## src/rtl/ctd_pkg.sv

```systemverilog
// shared types and constants for the chunked transfer decoder
package ctd_pkg;

	// default sizes handed to the top level parameters
	localparam int DEF_COUNT_WIDTH = 32;
	localparam int DEF_MAX_DIGITS  = 8;

	// entries in the queue between classifier and sequencer
	localparam int QUEUE_DEPTH = 4;

	// byte classes seen by the sequencer
	localparam logic [1:0] CLS_DIGIT = 2'd0;
	localparam logic [1:0] CLS_CR    = 2'd1;
	localparam logic [1:0] CLS_LF    = 2'd2;
	localparam logic [1:0] CLS_OTHER = 2'd3;

	// one classified request
	typedef struct packed {
		logic [7:0] data;
		logic [1:0] cls;
		logic [3:0] dval;
	} ctd_entry_t;

endpackage

```

## src/rtl/ctd_front.sv

```systemverilog
// front end: size radix register and byte classifier
module ctd_front import ctd_pkg::*; (
	input  logic       clk,
	input  logic       arst_n,
	input  logic       cfg_wr_en,
	input  logic       cfg_wr_data,
	input  logic [7:0] in_byte,
	output logic       hex_sizes,
	output ctd_entry_t entry
);

	localparam logic [7:0] CHAR_0  = 8'h30;
	localparam logic [7:0] CHAR_9  = 8'h39;
	localparam logic [7:0] CHAR_LA = 8'h61;
	localparam logic [7:0] CHAR_LF = 8'h66;
	localparam logic [7:0] CHAR_UA = 8'h41;
	localparam logic [7:0] CHAR_UF = 8'h46;
	localparam logic [7:0] BYTE_CR = 8'h0d;
	localparam logic [7:0] BYTE_LF = 8'h0a;
	localparam logic [7:0] TEN     = 8'd10;

	logic       hex_q;
	logic [7:0] diff;

	always_ff @(posedge clk or negedge arst_n) begin
		if (!arst_n) begin
			hex_q <= 1'b1;
		end else if (cfg_wr_en) begin
			hex_q <= cfg_wr_data;
		end
	end

	assign hex_sizes = hex_q;

	always_comb begin
		diff       = 8'd0;
		entry.data = in_byte;
		entry.cls  = CLS_OTHER;
		if (in_byte inside {[CHAR_0:CHAR_9]}) begin
			entry.cls = CLS_DIGIT;
			diff      = in_byte - CHAR_0;
		end else if (hex_q && (in_byte inside {[CHAR_LA:CHAR_LF]})) begin
			entry.cls = CLS_DIGIT;
			diff      = in_byte - CHAR_LA + TEN;
		end else if (hex_q && (in_byte inside {[CHAR_UA:CHAR_UF]})) begin
			entry.cls = CLS_DIGIT;
			diff      = in_byte - CHAR_UA + TEN;
		end else if (in_byte == BYTE_CR) begin
			entry.cls = CLS_CR;
		end else if (in_byte == BYTE_LF) begin
			entry.cls = CLS_LF;
		end
		entry.dval = diff[3:0];
	end

endmodule

```

## src/rtl/ctd_queue.sv

```systemverilog
// small fifo between classifier and sequencer
module ctd_queue import ctd_pkg::*; (
	input  logic       clk,
	input  logic       arst_n,
	input  logic       push,
	input  ctd_entry_t wr_entry,
	output logic       full,
	input  logic       pop,
	output logic       nonempty,
	output ctd_entry_t rd_entry
);

	localparam int PTR_W = $clog2(QUEUE_DEPTH);
	localparam int CNT_W = $clog2(QUEUE_DEPTH + 1);

	ctd_entry_t       store_q [QUEUE_DEPTH];
	logic [PTR_W-1:0] wr_ptr_q;
	logic [PTR_W-1:0] rd_ptr_q;
	logic [CNT_W-1:0] count_q;

	assign full     = (count_q == CNT_W'(QUEUE_DEPTH));
	assign nonempty = (count_q != '0);
	assign rd_entry = store_q[rd_ptr_q];

	always_ff @(posedge clk) begin
		if (push) begin
			store_q[wr_ptr_q] <= wr_entry;
		end
	end

	always_ff @(posedge clk or negedge arst_n) begin
		if (!arst_n) begin
			wr_ptr_q <= '0;
			rd_ptr_q <= '0;
			count_q  <= '0;
		end else begin
			if (push) begin
				wr_ptr_q <= (wr_ptr_q == PTR_W'(QUEUE_DEPTH - 1)) ? '0 : wr_ptr_q + 1'b1;
			end
			if (pop) begin
				rd_ptr_q <= (rd_ptr_q == PTR_W'(QUEUE_DEPTH - 1)) ? '0 : rd_ptr_q + 1'b1;
			end
			if (push && !pop) begin
				count_q <= count_q + 1'b1;
			end else if (pop && !push) begin
				count_q <= count_q - 1'b1;
			end
		end
	end

endmodule

```

## src/rtl/ctd_back.sv

```systemverilog
// back end: framing sequencer, size accumulator and output register
module ctd_back import ctd_pkg::*; #(
	parameter int COUNT_WIDTH = DEF_COUNT_WIDTH,
	parameter int MAX_DIGITS  = DEF_MAX_DIGITS
) (
	input  logic       clk,
	input  logic       arst_n,
	input  logic       hex_sizes,
	input  logic       q_nonempty,
	input  ctd_entry_t q_entry,
	output logic       q_pop,
	output logic       out_valid,
	input  logic       out_ready,
	output logic [7:0] out_byte,
	output logic [1:0] kind,
	output logic       chunk_end
);

	localparam int CNT_W = $clog2(MAX_DIGITS + 1);

	localparam logic [2:0] PH_SIZE    = 3'd0;
	localparam logic [2:0] PH_SIZE_LF = 3'd1;
	localparam logic [2:0] PH_DATA    = 3'd2;
	localparam logic [2:0] PH_DATA_CR = 3'd3;
	localparam logic [2:0] PH_DATA_LF = 3'd4;
	localparam logic [2:0] PH_DONE    = 3'd5;
	localparam logic [2:0] PH_ERROR   = 3'd6;

	localparam logic [1:0] KIND_PAYLOAD = 2'd0;
	localparam logic [1:0] KIND_END     = 2'd1;
	localparam logic [1:0] KIND_ERROR   = 2'd2;

	logic [2:0]             phase_q, phase_d;
	logic [COUNT_WIDTH-1:0] left_q, left_d;
	logic [CNT_W-1:0]       digits_q, digits_d;
	logic                   out_valid_q;
	logic [7:0]             out_byte_q;
	logic [1:0]             kind_q;
	logic                   chunk_end_q;

	logic                   emit;
	logic [7:0]             emit_byte;
	logic [1:0]             emit_kind;
	logic                   emit_last;
	logic [COUNT_WIDTH-1:0] scaled;
	logic [COUNT_WIDTH-1:0] left_dec;

	assign q_pop = q_nonempty && (!out_valid_q || out_ready);

	// times 16 or times 10 by shifts
	assign scaled   = hex_sizes ? (left_q << 4) : ((left_q << 3) + (left_q << 1));
	assign left_dec = left_q - 1'b1;

	always_comb begin
		phase_d   = phase_q;
		left_d    = left_q;
		digits_d  = digits_q;
		emit      = 1'b0;
		emit_byte = 8'd0;
		emit_kind = KIND_PAYLOAD;
		emit_last = 1'b0;
		case (phase_q)
			PH_SIZE: begin
				if (q_entry.cls == CLS_DIGIT) begin
					if (digits_q >= CNT_W'(MAX_DIGITS)) begin
						phase_d   = PH_ERROR;
						emit      = 1'b1;
						emit_kind = KIND_ERROR;
					end else begin
						left_d   = scaled + {{(COUNT_WIDTH-4){1'b0}}, q_entry.dval};
						digits_d = digits_q + 1'b1;
					end
				end else if (q_entry.cls == CLS_CR && digits_q != '0) begin
					phase_d = PH_SIZE_LF;
				end else begin
					phase_d   = PH_ERROR;
					emit      = 1'b1;
					emit_kind = KIND_ERROR;
				end
			end
			PH_SIZE_LF: begin
				if (q_entry.cls != CLS_LF) begin
					phase_d   = PH_ERROR;
					emit      = 1'b1;
					emit_kind = KIND_ERROR;
				end else begin
					digits_d = '0;
					if (left_q == '0) begin
						phase_d   = PH_DONE;
						emit      = 1'b1;
						emit_kind = KIND_END;
					end else begin
						phase_d = PH_DATA;
					end
				end
			end
			PH_DATA: begin
				left_d    = left_dec;
				emit      = 1'b1;
				emit_byte = q_entry.data;
				if (left_dec == '0) begin
					phase_d   = PH_DATA_CR;
					emit_last = 1'b1;
				end
			end
			PH_DATA_CR: begin
				if (q_entry.cls != CLS_CR) begin
					phase_d   = PH_ERROR;
					emit      = 1'b1;
					emit_kind = KIND_ERROR;
				end else begin
					phase_d = PH_DATA_LF;
				end
			end
			PH_DATA_LF: begin
				if (q_entry.cls != CLS_LF) begin
					phase_d   = PH_ERROR;
					emit      = 1'b1;
					emit_kind = KIND_ERROR;
				end else begin
					phase_d  = PH_SIZE;
					left_d   = '0;
					digits_d = '0;
				end
			end
			default: begin
				// ended or failed: swallow everything
			end
		endcase
	end

	always_ff @(posedge clk or negedge arst_n) begin
		if (!arst_n) begin
			phase_q     <= PH_SIZE;
			left_q      <= '0;
			digits_q    <= '0;
			out_valid_q <= 1'b0;
		end else begin
			if (q_pop) begin
				phase_q  <= phase_d;
				left_q   <= left_d;
				digits_q <= digits_d;
			end
			if (q_pop && emit) begin
				out_valid_q <= 1'b1;
			end else if (out_ready) begin
				out_valid_q <= 1'b0;
			end
		end
	end

	always_ff @(posedge clk) begin
		if (q_pop && emit) begin
			out_byte_q  <= emit_byte;
			kind_q      <= emit_kind;
			chunk_end_q <= emit_last;
		end
	end

	assign out_valid = out_valid_q;
	assign out_byte  = out_byte_q;
	assign kind      = kind_q;
	assign chunk_end = chunk_end_q;

	a_data_nonzero: assert property (@(posedge clk) disable iff (!arst_n)
		phase_q == PH_DATA |-> left_q != '0)
		else $error("payload phase with zero bytes left");

	a_digits_bound: assert property (@(posedge clk) disable iff (!arst_n)
		digits_q <= CNT_W'(MAX_DIGITS))
		else $error("digit count beyond limit");

	a_done_sticky: assert property (@(posedge clk) disable iff (!arst_n)
		phase_q == PH_DONE || phase_q == PH_ERROR |=> $stable(phase_q))
		else $error("left a terminal phase");

	a_last_is_payload: assert property (@(posedge clk) disable iff (!arst_n)
		out_valid_q && chunk_end_q |-> kind_q == KIND_PAYLOAD)
		else $error("chunk end flag on a non-payload result");

	a_no_pop_on_stall: assert property (@(posedge clk) disable iff (!arst_n)
		out_valid_q && !out_ready |-> !q_pop)
		else $error("queue popped while output stalled");

endmodule

```

## src/rtl/chunked_transfer_decoder_top.sv

```systemverilog
// top level of the chunked transfer decoder
// Decodes a chunked-encoded body one byte per request. Each chunk opens with a
// size line of digits ended by CR LF (hex when hex_sizes is 1, the reset value,
// decimal when 0); that many payload bytes then come out with kind 0, the last
// one with chunk_end set, and the CR LF after the data is swallowed. A size of
// zero gives one end-of-stream result (kind 1); a malformed byte, an empty size
// line or more than MAX_DIGITS digits gives one error result (kind 2). After an
// end or an error every byte is taken and dropped until reset. Sizes wrap at
// COUNT_WIDTH bits. Throughput is one byte per clock while out_ready keeps the
// output draining: the classifier pushes each accepted byte into a four-entry
// queue in the cycle it is taken, and the sequencer pops one entry per clock
// whenever the output register is free or being drained, so each result passes
// through the queue and then the output register. in_ready drops only when the
// queue is full. Write hex_sizes only while no bytes are in flight.
module chunked_transfer_decoder_top import ctd_pkg::*; #(
	parameter int COUNT_WIDTH = DEF_COUNT_WIDTH,
	parameter int MAX_DIGITS  = DEF_MAX_DIGITS
) (
	input  logic       clk,
	input  logic       arst_n,
	// configuration
	input  logic       cfg_wr_en,
	input  logic       cfg_wr_data,
	// byte requests in
	input  logic       in_valid,
	output logic       in_ready,
	input  logic [7:0] in_byte,
	// results out
	output logic       out_valid,
	input  logic       out_ready,
	output logic [7:0] out_byte,
	output logic [1:0] kind,
	output logic       chunk_end
);

	ctd_entry_t front_entry;
	ctd_entry_t q_entry;
	logic       q_full;
	logic       q_nonempty;
	logic       q_pop;
	logic       hex_sizes;

	// classifier also owns the radix register
	ctd_front u_front (
		.clk         (clk),
		.arst_n      (arst_n),
		.cfg_wr_en   (cfg_wr_en),
		.cfg_wr_data (cfg_wr_data),
		.in_byte     (in_byte),
		.hex_sizes   (hex_sizes),
		.entry       (front_entry)
	);

	assign in_ready = !q_full;

	ctd_queue u_queue (
		.clk      (clk),
		.arst_n   (arst_n),
		.push     (in_valid && in_ready),
		.wr_entry (front_entry),
		.full     (q_full),
		.pop      (q_pop),
		.nonempty (q_nonempty),
		.rd_entry (q_entry)
	);

	// radix for the size accumulator; the digit values already follow it, and the user
	// must make config changes only while the queue is empty; the block does not check
	ctd_back #(
		.COUNT_WIDTH (COUNT_WIDTH),
		.MAX_DIGITS  (MAX_DIGITS)
	) u_back (
		.clk        (clk),
		.arst_n     (arst_n),
		.hex_sizes  (hex_sizes),
		.q_nonempty (q_nonempty),
		.q_entry    (q_entry),
		.q_pop      (q_pop),
		.out_valid  (out_valid),
		.out_ready  (out_ready),
		.out_byte   (out_byte),
		.kind       (kind),
		.chunk_end  (chunk_end)
	);

endmodule
```

## config.mk

```make
export PLATFORM = sky130hd
export DESIGN_NAME = chunked_transfer_decoder_top
export DESIGN_NICKNAME = d
export VERILOG_FILES = /design/src/rtl/ctd_pkg.sv /design/src/rtl/ctd_front.sv /design/src/rtl/ctd_queue.sv /design/src/rtl/ctd_back.sv /design/src/rtl/chunked_transfer_decoder_top.sv
export SDC_FILE = /design/constraint.sdc
export NUM_CORES = 1
export LEC_CHECK = 0
export ABC_CLOCK_PERIOD_IN_PS = 6900
export BUFFER_PORTS_ARGS = -buffer_cell sky130_fd_sc_hd__buf_2
export CAP_MARGIN = 40
export CORE_UTILIZATION = 45
export DETAILED_ROUTE_END_ITERATION = 7
export GPL_TIMING_DRIVEN = 1
export PLACE_DENSITY = 0.64
export SLEW_MARGIN = 10
export SYNTH_ARGS = -nofsm -noshare
export SYNTH_HDL_FRONTEND = slang
export SYNTH_SLANG_ARGS = --single-unit
```

## constraint.sdc

```tcl
create_clock -name clk -period 6.9 [get_ports clk]
set_input_delay 0.345 -clock clk [delete_from_list [all_inputs] [get_ports clk]]
set_output_delay 0.345 -clock clk [all_outputs]
set_load 0.01 [all_outputs]
```

; ---- After elaboration in Yosys (flattened, before gate mapping)
; Memory sizes are Yosys's and may differ from the RTL's.
; Index checks and enable logic that the tools add are counted.
[totals]
reg_bits = 59
mem_bits_rw = 56
out_inout_bits = 13
word_cells = 132
n_memories = 1
[mem_list]
columns = name, depth, word_bits, rd, rd_clocked_by_memory_dff, write_ports, line_no
row1 = u_queue.store_q, 4, 14, 1, 0, 1, ctd_queue.sv:16  ; ctd_entry_t store_q [QUEUE_DEPTH];
[op_classes]
addsub = 13
magnitude_cmp = 7
eq_ne = 18
n_mux = 51
reduce_logical = 31
[op_table]
columns = op, n
row1 = two-way mux 32 bit, 4
row2 = case mux 32 bit (3 select lines), 1
row3 = logical NOT 32 bit, 2
row4 = adder 32 bit, 1
row5 = adder 32 x 4 -> 32 bit, 1
row6 = subtractor 32 x 1 -> 32 bit (second input constant), 1
row7 = two-way mux 3 bit, 9
row8 = two-way mux 2 bit, 13
row9 = two-way mux 4 bit, 6
row10 = == test 8 x 4 -> 1 bit (second input constant), 2
row11 = >= comparator 8 x 7 -> 1 bit (second input constant), 2
row12 = less-or-equal comparator 8 x 7 -> 1 bit (second input constant), 2
row13 = case mux 3 bit (5 select lines), 1
row14 = two-way mux 1 bit, 14
row15 = subtractor 4 x 1 -> 4 bit (second input constant), 3
row16 = logical AND 1 bit, 11
row17 = AND reduction 5 bit, 2
row18 = adder 4 bit (second input constant), 2
row19 = >= comparator 8 x 6 -> 1 bit (second input constant), 1
row20 = less-or-equal comparator 8 x 6 -> 1 bit (second input constant), 1
row21 = inequality test 2 bit (second input constant), 4
row22 = case mux 2 bit (4 select lines), 1
row23 = case mux 4 bit (2 select lines), 1
row24 = == test 3 x 2 -> 1 bit (second input constant), 2
row25 = 22 further kinds, 33

; ---- Depth between registers and ports, before layout
; An unclocked memory read counts as a cell.
[depth]
word_depth = 8
depth_mapped = 21
ltp_nobuf = 16

; ---- Hierarchy
; From an unflattened synthesis, not the netlist that was laid out.
[unflattened]
cells_unflattened = 1016
hier_area_um2 = 9127.5
[modules_own_cells]
columns = module, instances, cells_per_inst, area_each_um2, seq_area_each_um2
row1 = ctd_back, 1, 866, 6329.8, 1331.3
row2 = ctd_queue, 1, 110, 2469.9, 1856.8
row3 = ctd_front, 1, 38, 317.8, 26.3
row4 = chunked_transfer_decoder_top, 1, 2, 10.0, 0.0

; ---- Worst setup path before layout
; Ideal clock, no wire load.
[synth_timing]
path_kind = register to register
startpoint = register u_front.hex_q (netlist: u_front.hex_sizes)
endpoint = register u_back.left_q[31]
setup_ps = 104
arrival_ps = 4833
required_ps = 6796
slack_ps = 1964
path_stages_with_launch = 20
period_less_slack_ps = 4936
cell_sequence = dfstp_2 > buf_4 > buf_4 > clkbuf_1 > buf_1 > buf_1 > clkbuf_1 > nor2b_1 > ha_1 > nor2b_1 > o22ai_1 > or2_1 > a21oi_1 > nand3_1 > nor4_4 > nand3_2 > or4_4 > or4_1 > a211o_1 > o311ai_1
[synth_between]
elab_chain_len = 5
[synth_lines]
columns = item, line_no
row1 = from (decl), ctd_front.sv:22  ; logic hex_q;
row2 = from (signal assigned), ctd_front.sv:29  ; hex_q <= cfg_wr_data;
row3 = two-way mux 32 bit, ctd_back.sv:51  ; assign scaled = hex_sizes ? (left_q << 4) : ((left_q << 3) + (left_q << 1));
row4 = adder 32 x 4 -> 32 bit, ctd_back.sv:70  ; left_d = scaled + {{(COUNT_WIDTH-4){1'b0}}, q_entry.dval};
row5 = two-way mux 32 bit, ctd_back.sv:65  ; if (digits_q >= CNT_W'(MAX_DIGITS)) begin
row6 = two-way mux 32 bit, ctd_back.sv:64  ; if (q_entry.cls == CLS_DIGIT) begin
row7 = case mux 32 bit (3 select lines), ctd_back.sv:62  ; case (phase_q)
row8 = to (signal assigned), ctd_back.sv:141  ; left_q <= left_d;
row9 = to (decl), ctd_back.sv:34  ; logic [COUNT_WIDTH-1:0] left_q, left_d;
; Every way passes these cells. The select of a mux whose other input is x is not followed.
; A chain may end at the register's enable or synchronous reset.

; ---- Final worst setup path
[layout_timing]
startpoint = register u_front.hex_q (netlist: u_front.hex_sizes)
endpoint = register u_back.left_q[30]
; The elaborated chain is that of the path after synthesis.

==> impl_metrics.yaml <==
worst_hold_path:
  min_path_type: "in -> async"
cts:
  clk_pin_slew_ns: 0.06
  clkLatencyLatePin_ns: 0.42
  cts_hold_buffers: 0
  cts_tree: "done"
  root_buffer: "clkbuf_16"
  clk_path_buf_depth: 2
  postCtsSetupBuffers: 0
  cts_resized: 0
  cts_buffers: 17
  cts_num_sinks: 115
  h-tree-depth: 4
sta:
  period_share_pct: 70.0
  maxSlewViolCount: 0
  fmax_ghz: 0.207
  relSlewSlack_pct: 43.6
  tightest_slew_ns: 0.835
  post-route-min-period_ns: 4.83
  setup_tns_ns: 0
  setup_viol: 0
  rsz0062_at_grt: "false"
  hold_violations: 0
  clock-skew-final_ns: 0.00677
final_layout:
  n_antenna_cell: 0
  multi_input_area_mm2: 0.00521
  area_growth_pct: 10.4
  final_core_util_pct: 51.1
  final_area_mm2: 0.00963
  final_layout_size_suffix_gt1_share_pct: 11.7
  fillers: 1756
  seq_area_mm2: 0.00321
  nNetsFinal: 1021
  stdcell_count: 1232
placed_design:
  gp_congestion: 0.846
  dp_hpwl_um: 15700
  placed_cells: 1200
  placed_cell_area_mm2: 0.00905
  port-buffer-count: 26
synthesis:
  yosys_warnings: 0
  syn_nets: 1019
  ys_types: 89
  yosys.area.top_type: "edfxtp_1"
  async_flop_share_pct: 41.7
  synth_commonest_cells: "nand2_1, o21ai_0, nor2_1"
  yosysMostFrequentCell: "nand2_1"
  synth_area_leaders: "edfxtp_1, dfrtp_1, ha_1, o21ai_0, nand2_1"
  synthFlopType: "edfxtp_1"
  avgSynthCellArea_um2: 9.11
  netlist_area_mm2: 0.00872
  synth_edf_count: 67
  synthCells: 957
  yosysTopAreaCellShare_pct: 23.1
  synth-seq-cells: 115
  synth_seq_area_share_pct: 36.9
global_route:
  antenna_found_initial: 0
  grt_max_degree: 63
  grt_pass1_wl_um: 36100
  grt_pass1_vias: 6966
  grtUsageTotal_pct: 23.2
  grt_overflow: 0
detailed_routing:
  wl_met3_um: 926
  drcViolationCount: 0
  wl_met1_um: 10500
  wl_per_cell_um: 17.8
  avgViaCountPerCell: 5.95
  wl_met2_um: 10000
  drt_wl_total_um: 21900
  highest_layer: "met4"
  vias: 7326
  drt_iter0_drc: 448
  ant_nets: 0
  firstDrtPassIters: 5
critical_path:
  critical_path_class: "reg -> reg"
  critPathArrivalTime_ns: 5.11
  cp-start-kind: "flip-flop"
  endpoint_kind: "flip-flop"
  required_ns: 7.18
  path_max_fanout: 62
  ff2ff_path_depth: 16
die:
  die_h_um: 141
  boundaryPins: 27
  start_util_pct: 46.3
  rows: 50
  die_x_um: 141
  die_area_mm2: 0.0199
  core_area_mm2: 0.0188
power:
  vdd_ir_drop_max_v: 0.000258
  powerDensity_mw_per_mm2: 491
  power_leakage_nw: 3.59
run:
  drv_cap: 0
run_status:
  status: "finished clean"
critical path: stages, from the launching register on:
cell	delay (ns)
dfstp_2	0.52
buf_4	0.49
inv_1	0.50
nand2_1	0.25
inv_1	0.06
ha_1	0.27
a21o_1	0.11
a21oi_1	0.09
nor2_1	0.18
a21boi_0	0.30
nand3_1	0.21
nor4_1	0.48
nand3_1	0.19
or4_1	0.52
nor3_1	0.23
xnor2_1	0.16
o221ai_1	0.12
area by class of cell:
class,count,area share (%)
tap,260,3.38
clock inverter,13,1.55
multi-input combinational,766,54.1
sequential,115,33.4
inverter,23,0.897
timing repair buffer,36,2.21
clock buffer,19,4.50
registers in the layout, summed over array words and instances (netlist names):
signal / count
u_back.chunk_end: 1
u_back.digits_q: 4
u_back.kind: 2
u_back.left_q: 32
u_back.out_byte: 8
u_back.out_valid: 1
u_back.phase_q: 3
u_front.hex_sizes: 1
u_queue.count_q: 3
u_queue.rd_ptr_q: 2
u_queue.store_q: 56
u_queue.wr_ptr_q: 2
worst paths after layout:
| path | start | endpoint | slack [ns] |
|---|---|---|---|
| setup / recovery | u_front.hex_sizes | u_back.left_q[30] | 2.07 |
| hold / removal | arst_n | u_back.left_q[27] | 0.03 |
| setup reg to reg | u_front.hex_sizes | u_back.left_q[30] | 2.07 |
| hold reg to reg | u_queue.count_q[2] | u_queue.count_q[2] | 0.49 |
| max in group asynchronous | arst_n | u_back.phase_q[1] | 6.42 |
| min in group clk | cfg_wr_en | u_front.hex_sizes | 0.10 |
per-layer routing:
| layer | vias to the layer above | GRT usage, % |
|---|---|---|
| met5 | - | 0 |
| met4 | 0 | 7.84 |
| met3 | 32 | 3.63 |
| met2 | 178 | 36.5 |
| met1 | 3485 | 32.5 |
| li1 | 3631 | - |
placed cells by master, fill, tap and decap left out, drive strengths merged, types with 6 or more instances in the layout:
cell type / count
nand2: 99
o21ai: 84
nor2: 74
edfxtp: 67
a21oi: 67
dfrtp: 47
ha: 45
nor3: 40
xnor2: 36
buf: 36
inv: 27
nand3: 25
nor4: 19
clkbuf: 19
and2: 17
mux4: 14
xor2: 14
a31oi: 13
and3: 12
a21o: 12
nand4: 12
nor2b: 11
nand2b: 10
or3: 10
o211ai: 10
o21a: 9
o32ai: 8
o31ai: 8
or2: 8
a22o: 7
or4: 7
a211oi: 7
o221ai: 6
mux2i: 6
nor3b: 6
a21boi: 6
where the power goes:
| part | leakage, nW | total, mW | internal (mW) | switching (mW) |
|---|---|---|---|---|
| Clock | 0.277 | 0.868 | 0.536 | 0.332 |
| Sequential | 1.22 | 1.30 | 0.960 | 0.337 |
| Combinational | 2.10 | 2.56 | 1.04 | 1.52 |
| Total | 3.59 | 4.73 | 2.54 | 2.19 |
kinds of logic after synthesis:
family / after synthesis / synth area share [%]
adders and majority gates: 48 / 7.15
muxes: 24 / 4.87
AOI/OAI and AO/OA: 283 / 21.7
and+or+nand+nor: 361 / 21.0
buffers and inverters: 76 / 3.46
DFF: 115 / 36.9
xor gates and xnor gates: 50 / 5.02
stage by stage:
stage / setup WS (ns) / hold WS [ns] / power [mW]
after floorplan: 1.96 / 0.0494 / 3.20
after global placement: 2.18 / 0.482 / 3.80
after detailed placement: 2.06 / 0.483 / 3.83
after CTS: 2.04 / 0.0646 / 4.72
after global routing: 1.71 / 0.0951 / 5.11
final: 2.07 / 0.0318 / 4.73
(Power assumes the default switching activity.)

Exercise prompt: Return every line from the entries above that contains the word "more".

Solution below:
// line or more than MAX_DIGITS digits gives one error result (kind 2). After an
placed cells by master, fill, tap and decap left out, drive strengths merged, types with 6 or more instances in the layout:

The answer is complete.